The study appears in the journal Nature Biomedical Engineering.
The imaging agent, referred to as LS301, has been approved for investigational use in small clinical trials at Siteman Cancer Center at Barnes-Jewish Hospital and Washington University School of Medicine.
The first trial will investigate its use in imaging breast cancer.
"This unique imaging agent identifies cancer cells as well as other compromised cells surrounding the tumour," said Samuel Achilefu, PhD, the Michel M. Ter-Pogossian Professor of Radiology. "Cancer transforms surrounding cells so that it can proliferate, spread to other parts of the body and escape treatment. This imaging compound can detect cancer cells and their supporting cast, the diseased cells that are otherwise invisible."
The compound binds to the activated form of a protein called annexin A2, which is present in many types of solid tumours but not healthy tissue.
The activated form of the protein promotes inflammation and invasiveness of these tumours, which allows the cancer to spread.
Solid tumours that contain activated annexin A2 are found in breast, colon, liver, pancreatic, head and neck, and brain cancers.
Since the activated form of the protein also is present in the cells that surround the tumour - and not normal, healthy cells - doctors potentially could use this imaging agent to identify cells the tumour has hijacked.
Despite their benign status, these hijacked cells protect the tumour from chemotherapy, radiation and other attempts to kill the cancer cells.
Such co-opted cells also conceal cancer stem cells, whose stealth presence can lead to a recurrence of the tumour.
"We are coming to the realisation that to eradicate cancer, we also need to focus on the microenvironment of the tumour," said Achilefu, who also directs the university's Optical Radiology Lab at the Mallinckrodt Institute of Radiology and is co-leader of the Oncologic Imaging Program at Siteman. "Most cancer drugs are designed to target cancer cells. But cancer cells create their own fiefdom, where they impose their own rules. If a normal cell nearby wants to continue living, it must follow the new rules. And slowly these cells come to identify with the tumour rather than their normal identity."
Achilefu expects that with a tumour and its surrounding fiefdom illuminated by the new imaging agent, doctors would have a better chance of removing the entire tumour as well as any areas that are likely to harbour microscopic cancer cells.
In past work, Achilefu's team has developed cancer goggles that allow surgeons to visualise cancer cells in real time during surgery to remove a tumour.
The new imaging agent can be used with these goggles, which are being evaluated in clinical trials.

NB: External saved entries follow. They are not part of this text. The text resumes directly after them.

$ cat config.mk
export PLATFORM = sky130hd
export DESIGN_NAME = fp_cmp_unit
export DESIGN_NICKNAME = d
export VERILOG_FILES = /design/src/rtl/fpcmp_pkg.sv /design/src/rtl/fpcmp_classify.sv /design/src/rtl/fpcmp_order.sv /design/src/rtl/fpcmp_decide.sv /design/src/rtl/fp_cmp_unit.sv
export SDC_FILE = /design/constraint.sdc
export NUM_CORES = 1
export LEC_CHECK = 0
export BUFFER_PORTS_ARGS = -buffer_cell sky130_fd_sc_hd__clkbuf_2
export CAP_MARGIN = 10
export CORE_MARGIN = 2
export CORE_UTILIZATION = 40
export DETAILED_ROUTE_END_ITERATION = 8
export GPL_ROUTABILITY_DRIVEN = 0
export GPL_TIMING_DRIVEN = 0
export HOLD_SLACK_MARGIN = 0.05
export PLACE_DENSITY = 0.79
export SLEW_MARGIN = 20
export SYNTH_ARGS = -nofsm -noshare
export SYNTH_HDL_FRONTEND = slang
export SYNTH_SLANG_ARGS = --single-unit
$ cat constraint.sdc
create_clock -name clk -period 0.8 [get_ports clk]
set_input_delay 0.16 -clock clk [delete_from_list [all_inputs] [get_ports clk]]
set_output_delay 0.16 -clock clk [all_outputs]
set_load 0.01 [all_outputs]
$ cat src/rtl/fpcmp_pkg.sv
package fpcmp_pkg;

   typedef enum logic [1:0] {
      CMP_LE  = 2'b00,
      CMP_LT  = 2'b01,
      CMP_EQ  = 2'b10,
      CMP_RSV = 2'b11
   } cmp_op_e;

   localparam int unsigned DEF_EXP_W   = 11;
   localparam int unsigned DEF_FRAC_W  = 52;
   localparam int unsigned DEF_XLEN    = 64;
   localparam int unsigned DEF_FLAG_W  = 5;
   localparam int unsigned DEF_INV_POS = 4;

endpackage

$ cat src/rtl/fpcmp_classify.sv
module fpcmp_classify #(
   parameter int unsigned EXP_W  = 11,
   parameter int unsigned FRAC_W = 52,
   localparam int unsigned WORD_W = EXP_W + FRAC_W + 1,
   localparam int unsigned MAG_W  = EXP_W + FRAC_W
) (
   input  logic [WORD_W-1:0] word,
   output logic              sign,
   output logic              is_nan,
   output logic              is_snan,
   output logic              is_zero,
   output logic [MAG_W-1:0]  mag
);

   logic [EXP_W-1:0]  exp_f;
   logic [FRAC_W-1:0] frac_f;
   logic              exp_ones;
   logic              frac_nz;

   always_comb begin
      sign     = word[WORD_W-1];
      exp_f    = word[WORD_W-2:FRAC_W];
      frac_f   = word[FRAC_W-1:0];
      mag      = word[MAG_W-1:0];
      exp_ones = &exp_f;
      frac_nz  = |frac_f;
      is_nan   = exp_ones & frac_nz;
      is_snan  = is_nan & ~frac_f[FRAC_W-1];
      is_zero  = ~|mag;
   end

endmodule

$ cat src/rtl/fpcmp_order.sv
module fpcmp_order #(
   parameter int unsigned MAG_W = 63
) (
   input  logic             sign_a,
   input  logic             sign_b,
   input  logic             zero_a,
   input  logic             zero_b,
   input  logic [MAG_W-1:0] mag_a,
   input  logic [MAG_W-1:0] mag_b,
   output logic             eq,
   output logic             lt
);

   logic both_zero;
   logic mag_lt;
   logic mag_gt;

   always_comb begin
      both_zero = zero_a & zero_b;
      mag_lt    = mag_a < mag_b;
      mag_gt    = mag_a > mag_b;
      eq        = both_zero | ((sign_a == sign_b) & (mag_a == mag_b));
      if (both_zero)
         lt = 1'b0;
      else if (sign_a != sign_b)
         lt = sign_a;
      else if (!sign_a)
         lt = mag_lt;
      else
         lt = mag_gt;
   end

endmodule

$ cat src/rtl/fpcmp_decide.sv
module fpcmp_decide
   import fpcmp_pkg::*;
(
   input  logic [1:0] op_sel,
   input  logic       eq,
   input  logic       lt,
   input  logic       nan_a,
   input  logic       nan_b,
   input  logic       snan_a,
   input  logic       snan_b,
   output logic       res,
   output logic       invalid
);

   logic    any_nan;
   logic    any_snan;
   cmp_op_e op;

   always_comb begin
      op       = cmp_op_e'(op_sel);
      any_nan  = nan_a | nan_b;
      any_snan = snan_a | snan_b;
      res      = 1'b0;
      invalid  = 1'b0;
      unique case (op)
         CMP_LE: begin
            res     = ~any_nan & (lt | eq);
            invalid = any_nan;
         end
         CMP_LT: begin
            res     = ~any_nan & lt;
            invalid = any_nan;
         end
         CMP_EQ: begin
            res     = ~any_nan & eq;
            invalid = any_snan;
         end
         default: begin
            res     = 1'b0;
            invalid = 1'b0;
         end
      endcase
   end

endmodule

$ cat src/rtl/fp_cmp_unit.sv
module fp_cmp_unit #(
   parameter int unsigned EXP_W   = fpcmp_pkg::DEF_EXP_W,
   parameter int unsigned FRAC_W  = fpcmp_pkg::DEF_FRAC_W,
   parameter int unsigned XLEN    = fpcmp_pkg::DEF_XLEN,
   parameter int unsigned FLAG_W  = fpcmp_pkg::DEF_FLAG_W,
   parameter int unsigned INV_POS = fpcmp_pkg::DEF_INV_POS,
   localparam int unsigned WORD_W = EXP_W + FRAC_W + 1,
   localparam int unsigned MAG_W  = EXP_W + FRAC_W
) (
   input  logic              clk,
   input  logic              rst_n,
   input  logic              in_valid,
   input  logic [1:0]        op_sel,
   input  logic [WORD_W-1:0] opa,
   input  logic [WORD_W-1:0] opb,
   output logic              out_valid,
   output logic [XLEN-1:0]   result,
   output logic [FLAG_W-1:0] flags
);

   localparam int unsigned NOPS = 2;

   if (EXP_W < 2) begin : g_bad_exp
      $error("fp_cmp_unit: EXP_W must be at least 2");
   end
   if (FRAC_W < 2) begin : g_bad_frac
      $error("fp_cmp_unit: FRAC_W must be at least 2");
   end
   if (XLEN < 2) begin : g_bad_xlen
      $error("fp_cmp_unit: XLEN must be at least 2");
   end
   if (INV_POS >= FLAG_W) begin : g_bad_flag
      $error("fp_cmp_unit: INV_POS must lie inside the flag vector");
   end

   logic [WORD_W-1:0] words   [NOPS];
   logic              sgn     [NOPS];
   logic              nan     [NOPS];
   logic              snan    [NOPS];
   logic              zro     [NOPS];
   logic [MAG_W-1:0]  mag     [NOPS];

   assign words[0] = opa;
   assign words[1] = opb;

   for (genvar gi = 0; gi < NOPS; gi++) begin : g_cls
      fpcmp_classify #(
         .EXP_W  (EXP_W),
         .FRAC_W (FRAC_W)
      ) u_cls (
         .word    (words[gi]),
         .sign    (sgn[gi]),
         .is_nan  (nan[gi]),
         .is_snan (snan[gi]),
         .is_zero (zro[gi]),
         .mag     (mag[gi])
      );
   end

   logic rel_eq;
   logic rel_lt;

   fpcmp_order #(
      .MAG_W (MAG_W)
   ) u_ord (
      .sign_a (sgn[0]),
      .sign_b (sgn[1]),
      .zero_a (zro[0]),
      .zero_b (zro[1]),
      .mag_a  (mag[0]),
      .mag_b  (mag[1]),
      .eq     (rel_eq),
      .lt     (rel_lt)
   );

   logic res_d;
   logic inv_d;

   fpcmp_decide u_dec (
      .op_sel  (op_sel),
      .eq      (rel_eq),
      .lt      (rel_lt),
      .nan_a   (nan[0]),
      .nan_b   (nan[1]),
      .snan_a  (snan[0]),
      .snan_b  (snan[1]),
      .res     (res_d),
      .invalid (inv_d)
   );

   logic              vld_q;
   logic              res_q;
   logic [FLAG_W-1:0] flg_q;

   always_ff @(posedge clk or negedge rst_n) begin
      if (!rst_n) begin
         vld_q <= 1'b0;
         res_q <= 1'b0;
         flg_q <= '0;
      end else begin
         vld_q <= in_valid;
         if (in_valid) begin
            res_q <= res_d;
            flg_q <= FLAG_W'(inv_d) << INV_POS;
         end
      end
   end

   assign out_valid = vld_q;
   assign result    = {{(XLEN-1){1'b0}}, res_q};
   assign flags     = flg_q;

endmodule

Word level (Yosys, flattened, before mapping) --
Cells that the tools add are included.
Storage, ports and cells: logic and storage cells 41, input bits 133, output and inout port bits 70, bits in registers 3
Operators by class: equal/unequal tests 5, reduce and logical (&&, ||, !) cells 10, magnitude comparators 2, bitwise operators 16, multiplexer cells 5
Operators by type and width (number):
- OR reduction 63 bit | 2
- OR reduction 52 bit | 2
- equality test 63 bit | 1
- greater-than comparator 63 bit | 1
- < comparator 63 bit | 1
- AND reduction 11 bit | 2
- bitwise AND 1 bit | 9
- OR 1 bit | 4
- 2-to-1 mux 1 bit | 3
- inverter 1 bit | 3
- case mux 1 bit (3 select lines) | 1
- equality test 2 x 1 -> 1 bit, second input constant | 1
- equality test 2 bit, second input constant | 1
- zero test 1 bit | 2
- zero test 2 bit | 1
- case mux 1 bit (2 select lines) | 1
- OR reduction 2 bit | 1
- equality test 1 bit | 1
- != test 1 bit | 1

Logic depth before layout (Yosys ltp) --
Gate-level depths: netlist of the first run.
depth in word-level cells 7, gate-level depth with buffers 11

By module --
From an unflattened synthesis of the first run, not the netlist that was laid out.
Second synthesis, totals: cells, all modules 502, area total of the unflattened synthesis 3668.5 um^2
By module, submodules not included:
- fpcmp_order | area an instance 1617.8 um^2, instances 1, cells each 229, sequential area each 0.0 um^2
- fpcmp_classify | area an instance 670.6 um^2, instances 2, cells each 93, sequential area each 0.0 um^2
- fp_cmp_unit | area an instance 611.8 um^2, instances 1, cells each 74, sequential area each 75.1 um^2
- fpcmp_decide | area an instance 97.6 um^2, instances 1, cells each 13, sequential area each 0.0 um^2

Worst setup path before layout of the first run --
OpenSTA, ideal clock, no wires.
kind input-to-reg, from input port opb[45], to register res_q, arrival time 2251 ps, slack -1576 ps, stages on the path 11, path buffers 0, setup time 125 ps, cells stage by stage inv_1 > ha_1 > a21oi_2 > nand2_1 > a221o_1 > a211o_1 > a2111oi_4 > and4_1 > o31a_1 > o221a_1 > o22ai_2
Between the ends: cells in the longest elaborated chain, start to end 7
RTL lines:
- from (decl) | RTL line fp_cmp_unit.sv:15 | input logic [WORD_W-1:0] opb,
- < comparator 63 bit, or another cell as far along | RTL line fpcmp_order.sv:20 | mag_lt = mag_a < mag_b;
- 2-to-1 mux 1 bit or zero test 1 bit (tied branches) | RTL line fpcmp_order.sv:27, fpcmp_classify.sv:29
- 2-to-1 mux 1 bit or bitwise AND 1 bit (tied branches) | RTL line fpcmp_order.sv:25, fpcmp_order.sv:19
- 2-to-1 mux 1 bit or OR 1 bit (tied branches) | RTL line fpcmp_order.sv:23, fpcmp_order.sv:22
- OR 1 bit | RTL line fpcmp_decide.sv:27 | res = ~any_nan & (lt | eq);
- bitwise AND 1 bit | RTL line fpcmp_decide.sv:27
- case mux 1 bit (3 select lines) * | RTL line fpcmp_decide.sv:25 | unique case (op)
- to (signal assigned) | RTL line fp_cmp_unit.sv:103 | res_q <= res_d;
- to (decl) | RTL line fp_cmp_unit.sv:92 | logic res_q;
Mark *: on every way between the ends. The rest lies on a longest branch, timed or not. A chain may end at the register's enable or synchronous reset.

Worst setup path in the final report of the first run --
from input port opb[36], to register res_q
Same word-level chain as after synthesis.

==> results.md, run 1 <==
- Status: finished with violations
- Failing checks: negative setup slack
- Most frequent cell after synthesis: inv_1
- Number of global-route vias before repair: 3027
- Min-Delay Path Class: in2reg
- R2R Setup Slk: 170 ps
- DPL Wire Length: 7.72 mm
- WL final: 8.65 mm
- Startpoint Class: input pin
- Via/cell ratio: 4.86
- Layout Utilization: 61.2%
- Delay of the slowest critical-path stage: 420 ps
- Std cell rows: 30
- Flop pwr share: 6.6%
- Commonest cells post-synth: inv_1 (72), buf_4 (68), ha_1 (68), nor4_1 (37), a21oi_1 (25)
- Num Clock Sinks: 3
- DRC Markers: 0
- Fin crit share: 290%
- All-Layer GR Usage: 20.4%
- H-tree depth: 1
- Starting DRT DRC Count: 70
- Mapped cell area: 2760 um^2
- CP max FO: 4
- Max-slew violations: 0
- DIE AREA: 7590 um^2
- Syn avg cell area: 7.18 um^2
- CP arrival: 2420 ps
- Total net switching power: 1.12 mW
- Initial antenna violation count: 0
- Setup TNS: -2540 ps
- Clock power share: 18.6%
- Clk pin slew, worst setup/hold paths: 40 ps
- Worst Path Required: 900 ps
- TritonCTS clock tree: yes
- Area Overhead vs Synth: 49.7%
- Fin area: 4140 um^2
- Die Span X: 87.1 um
- Root buffer cell: clkbuf_8
- DR pass1 iterations: 4
- Fillers: 620
- Int Power: 1.42 mW
- Syn Inst Count: 385
- Register area: 75.1 um^2
- Clock latency on the worst-skew pair: 220 ps
- RSZ-0062 raised after global routing: yes
- Largest net degree at the start of global routing: 6
- Core ar.: 6760 um^2
- Slowest-stage cell, CP: a2111oi_4
- CTS buffer count: 3
- Total power: 2.53 mW
- Post-synthesis sequential area ratio: 2.72%
- Final Hold Viols: 0
- I/O Pins: 203
- Port bufs: 135
- Power Density: 613 nW/um^2
- Setup ws final: -1520 ps
- CP Buf/Inv Count: 2
- Worst-path cell chain: clkbuf_2 > inv_1 > ha_1 > a21oi_2 > o21ai_1 > a221o_1 > a211o_1 > a2111oi_4 > and4_1 > o31a_1 > o221a_1 > o22ai_2
- Crit-path leading delay family: compound AO/OA/AOI/OAI gates
- Max clock buf depth: 2
- Layout Nets: 793
- Post-synth EDFFs: 0
- Number of library cell types mapped by synthesis: 38
- Synth area leaders: ha_1 (31%), buf_4 (18%), inv_1 (9.8%)
- Initial Utilization: 40.9%
- Max capacitance violation total: 0
- DP Area: 3860 um^2
- Remaining Overflow, GRT: 0
- Gate power share: 74.8%
- N_diodes: 0
- Global-route wire length before repair: 12.7 mm
- Switching share of power: 44.1%
- Post-route ant nets: 0
- Final min period: 2320 ps
- Kind of critical path: in2reg
- Post-synth top area share: 30.8%
- Routed wire per std cell: 12.9 um
- Yosys top cell by area: ha_1
- FF+latch count, synth: 3
- Pre-CTS WS: -1860 ps
- Leak: 2.43 nW
- Yosys warnings: 0
- Peak supply drop: 333 uV
- Die height: 87.1 um
- Max Fclk: 0.431 GHz
- Multi-input gate area: 2450 um^2
- Ys flop type: dfrtp_1
- Crit end category: flip-flop
- Skew final: 0 ps
- Layout cells sized above 1: 41.5%
- Final Setup Violations: 5
- Async S/R FF share, synth: 100%
- Detailed-route via count: 3260
==> repair_timing <==
item | 4_1_cts | 5_1_grt
buffers inserted | 1 | 0
endpoints found under the hold margin | 3 | 0
gates resized for setup | 13 | 16
hold buffers | 1 | 0
pin swaps | 5 | 2
endpoints found under the setup margin | 5 | 5
==> worst paths after layout <==
check | from | end | cells past startpoint
worst max-delay path | opb[36] | res_q | 12
worst min-delay path | in_valid | out_valid | 1
worst max register to register | res_q | res_q | 2
worst min register to register | flags[4] | flags[4] | 2
max in group asynchronous | rst_n | res_q | 2
min in group asynchronous | rst_n | out_valid | 2
==> power by group through the flow <==
stage	Sequential (mW)	Combinational [mW]	Clock [mW]
6_report	0.167	1.90	0.471
5_1_grt	0.167	2.12	0.480
4_1_cts	0.167	1.79	0.472
3_5_place_dp	0.168	1.74	0
3_3_place_gp	0.168	1.68	0
2_1_floorplan	0.169	1.09	0
==> layer usage <==
| metal | GRT usage, % | routed length, um | share of wire, % | up-vias |
|---|---|---|---|---|
| met3 | 2.18 | 526 | 6.1 | 14 |
| met1 | 23.5 | 3340 | 39 | 1454 |
| met2 | 39.7 | 4610 | 53 | 130 |
| met4 | 5.03 | 167 | 1.9 | 0 |
| met5 | 0 | 0 | 0 | - |
| li1 | - | - | - | 1662 |
==> layout make-up <==
class                           count  share of cell area (%)
Multi-Input combinational cell    308                    59.2
Timing Repair Buffer              137                    16.8
Buffer                             67                    12.2
Inverter                           72                    6.54
Tap cell                           80                    2.42
Sequential cell                     3                    1.82
Clock buffer                        4                    1.09
==> sequential cells by signal (all words and copies together), names as in the netlist <==
signal,flops
out_valid,1
res_q,1
flags,1
==> cells by family (layout without fill, tap and decap cells) <==
kind of cell / count (synthesis) / count (layout) / synth area share [%]
buffers and inverters: 140 / 280 / 28.3
AND/OR/NAND/NOR: 114 / 114 / 23.6
adder cells (fa/ha/maj): 68 / 68 / 30.8
AO/OA/AOI/OAI: 59 / 59 / 14.5
flip-flops: 3 / 3 / 2.72
other: 1 / 67 / 0.136
==> placed cells by master (no fill, tap or decap), types with 8 or more instances in the layout <==
master | synthesis | final
nand3_1 | 13 | 11
nand4_1 | 20 | 20
a21oi_1 | 25 | 23
nor4_1 | 37 | 24
ha_4 | 0 | 10
clkbuf_2 | 0 | 135
inv_1 | 72 | 70
nand2_1 | 20 | 20
nor4_2 | 1 | 8
conb_1 | 1 | 67
buf_4 | 68 | 68
ha_1 | 68 | 58
nor2_1 | 9 | 9
==> per-stage QoR <==
step                      instances  hold WS, ps
after floorplan                 451         -136
after detailed placement        666        -40.2
final                           671          117
after global placement          666        -41.7
after CTS                       671          116
after global routing            671          129
Power figures use the tool's default switching activity.
==> inputs of run 2 (changes only) <==
--- a/config.mk
+++ b/config.mk
@@ -13,8 +13,10 @@
 export GPL_ROUTABILITY_DRIVEN = 0
 export GPL_TIMING_DRIVEN = 0
 export HOLD_SLACK_MARGIN = 0.05
-export PLACE_DENSITY = 0.79
+export MAX_ROUTING_LAYER = met4
+export PLACE_DENSITY = 0.73
 export SLEW_MARGIN = 20
 export SYNTH_ARGS = -nofsm -noshare
 export SYNTH_HDL_FRONTEND = slang
+export SYNTH_HIERARCHICAL = 1
 export SYNTH_SLANG_ARGS = --single-unit
==> results.md, run 2 <==
- Final Non-Filler Cells: 816 (was 671)
- Synth Area in Simple Gates: 17.4% (was 23.6%)
- Dpl cells: 809 (was 666)
- Yosys warnings: 6 (was 0)
- DRC Markers: 0 (unchanged)
- Post-synthesis sequential area ratio: 2.05% (was 2.72%)
- Global-route wire length before repair: 14.7 mm (was 12.7 mm)
- Worst-path cell chain: clkbuf_2 > buf_4 > ha_1 > a21oi_1 > o21ai_1 > a221o_1 > o31a_1 > o31ai_2 > a21oi_1 > nor3_2 > o21ai_1 > a2111oi_2 > mux2_4 (was clkbuf_2 > inv_1 > ha_1 > a21oi_2 > o21ai_1 > a221o_1 > a211o_1 > a2111oi_4 > and4_1 > o31a_1 > o221a_1 > o22ai_2)
- Final Hold Viols: 0 (unchanged)
- Hold slack: 104 ps (was 117 ps)
- FF+latch count, synth: 3 (unchanged)
- Post-route ant nets: 0 (unchanged)
- CP max FO: 2 (was 4)
- Max-slew violations: 0 (unchanged)
- Starting DRT DRC Count: 73 (was 70)
- Setup crit end: res_q (unchanged)
- Die height: 99.8 um (was 87.1 um)
- DR pass1 iterations: 4 (unchanged)
- DPL Wire Length: 8.61 mm (was 7.72 mm)
- TritonCTS clock tree: yes (unchanged)
- Num Clock Sinks: 3 (unchanged)
- RSZ-0062 raised after global routing: yes (unchanged)
- Clock latency on the worst-skew pair: 210 ps (was 220 ps)
- DP Area: 4910 um^2 (was 3860 um^2)
- Failing checks: negative setup slack (unchanged)
- Fin crit share: 327% (was 290%)
- Post-synth EDFFs: 0 (unchanged)
- Max capacitance violation total: 0 (unchanged)
- Commonest non-fill, non-tap cell in the layout: buf_4 (was clkbuf_2)
- Core ar.: 8810 um^2 (was 6760 um^2)
- Setup TNS: -3090 ps (was -2540 ps)
- Skew final: 0 ps (unchanged)
- Commonest cells post-synth: buf_4 (196), ha_1 (67), inv_1 (67), nor4_1 (30), a21oi_1 (26) (was inv_1 (72), buf_4 (68), ha_1 (68), nor4_1 (37), a21oi_1 (25))
- R2R Setup Slk: -100 ps (was 170 ps)
- Area Overhead vs Synth: 39.9% (was 49.7%)
- N_diodes: 0 (unchanged)
- Root buffer cell: clkbuf_8 (unchanged)
- WL final: 9.46 mm (was 8.65 mm)
- Min-Delay Path Class: in2reg (unchanged)
- Syn Inst Count: 502 (was 385)
- M1 wire length: 3.81 mm (was 3.34 mm)
- Worst Path Required: 950 ps (was 900 ps)
- Post-synth top area share: 40.1% (was 30.8%)
- Initial antenna violation count: 0 (unchanged)
- Final min period: 2620 ps (was 2320 ps)
- Power Density: 577 nW/um^2 (was 613 nW/um^2)
- CP arrival: 2770 ps (was 2420 ps)
- Largest family of logic cells by synthesized area: buffers and inverters (was adder cells)
- DIE AREA: 9950 um^2 (was 7590 um^2)
- Ys flop type: dfrtp_1 (unchanged)
- Leak: 3.05 nW (was 2.43 nW)
- Endpoint of the worst register-to-register path: res_q (unchanged)
- Metal2 WL: 4.87 mm (was 4.61 mm)
- Xor/xnor cell area share of the yosys netlist: 0.239% (was 0%)
- Worst r2r src: res_q (unchanged)
- Async S/R FF share, synth: 100% (unchanged)
- Pre-CTS WS: -2150 ps (was -1860 ps)
- Max clock buf depth: 2 (unchanged)
- Layout Nets: 909 (was 793)
- Adder-cell share of the synthesized area: 22.9% (was 30.8%)
- Final Setup Violations: 5 (unchanged)
- Routed wire per std cell: 11.6 um (was 12.9 um)
- I/O Pins: 203 (unchanged)
- Synth area leaders: buf_4 (40%), ha_1 (23%), inv_1 (6.9%) (was ha_1 (31%), buf_4 (18%), inv_1 (9.8%))
- Status: finished with violations (unchanged)
- Syn avg cell area: 7.31 um^2 (was 7.18 um^2)
- Remaining Overflow, GRT: 0 (unchanged)
- CTS buffer count: 3 (unchanged)
- Slowest-stage cell, CP: a2111oi_2 (was a2111oi_4)
- Layout cells sized above 1: 53.8% (was 41.5%)
- Largest net degree at the start of global routing: 5 (was 6)
- Die Span X: 99.8 um (was 87.1 um)
- Via/cell ratio: 4.46 (was 4.86)
- Number of library cell types mapped by synthesis: 38 (unchanged)
- Setup ws final: -1820 ps (was -1520 ps)
- Met3 WL: 638 um (was 526 um)
- Initial Utilization: 41.7% (was 40.9%)
- H-tree depth: 1 (unchanged)
- Port bufs: 133 (was 135)
- Std cell rows: 34 (was 30)
- Most frequent cells in the layout: buf_4 (192), clkbuf_2 (131), conb_1 (67), inv_1 (61), ha_1 (58) (was clkbuf_2 (135), inv_1 (70), buf_4 (68), conb_1 (67), ha_1 (58))
- Detailed-route via count: 3638 (was 3260)
- Yosys top cell by area: buf_4 (was ha_1)
- CP Launch Point: opa[18] (was opb[36])
- Crit end category: flip-flop (unchanged)
- Worst reg2reg path depth: 2 (unchanged)
- Fraction of synthesized area in multiplexers: 0.614% (was 0%)
- Post-synthesis compound-gate area fraction: 9.72% (was 14.5%)
- Top sig layer: met4 (unchanged)
- Fin area: 5130 um^2 (was 4140 um^2)
- All-Layer GR Usage: 18.5% (was 20.4%)
- Max Fclk: 0.382 GHz (was 0.431 GHz)
- Most frequent cell after synthesis: buf_4 (was inv_1)
- Clk pin slew, worst setup/hold paths: 30 ps (was 40 ps)
- Kind of critical path: in2reg (unchanged)
- Peak supply drop: 305 uV (was 333 uV)
- Number of global-route vias before repair: 3399 (was 3027)
- Mapped cell area: 3670 um^2 (was 2760 um^2)
- Delay of the slowest critical-path stage: 390 ps (was 420 ps)
- Startpoint Class: input pin (unchanged)
## run 2: per-stage QoR
stage | util [%] | power, mW
after floorplan | - | 1.72
after global placement | 55.7 | 2.34
after detailed placement | 55.7 | 2.39
after CTS | 57.3 | 2.89
after global routing | 58.3 | 3.25
final | 58.3 | 2.96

The researchers also are working on a version of the compound that could be used in positron emission tomography (PET) scans, which many cancer patients undergo to assess whether cancer has spread.
As Achilefu and his colleagues saw that the compound lit up the hijacked cells on the periphery of the tumour, they were surprised to see the imaging agent light up parts of the central core of the tumour as well.
"We were amazed when we saw this because it's extremely difficult to access anything inside a tumour," Achilefu said. "There seems to be a type of immune cell that carries the imaging agent into the core of the tumour. So we now see the tumour margin and the core light up. This allows us to imagine a situation in which we could deliver a drug to the outside and the inside of the tumour at the same time. This dual targeting is not something we purposefully designed - it's not something we ever anticipated."
With this in mind, Achilefu's team conducted mouse studies to show that the researchers can attach a chemotherapy drug to the compound and use it to image the tumour and treat the disease simultaneously.
"Attaching a chemotherapy drug to this targeted imaging agent could reduce side effects as we are delivering the drug directly to the tumour," he said. "If the clinical trials are successful with the imaging, we will move into therapy."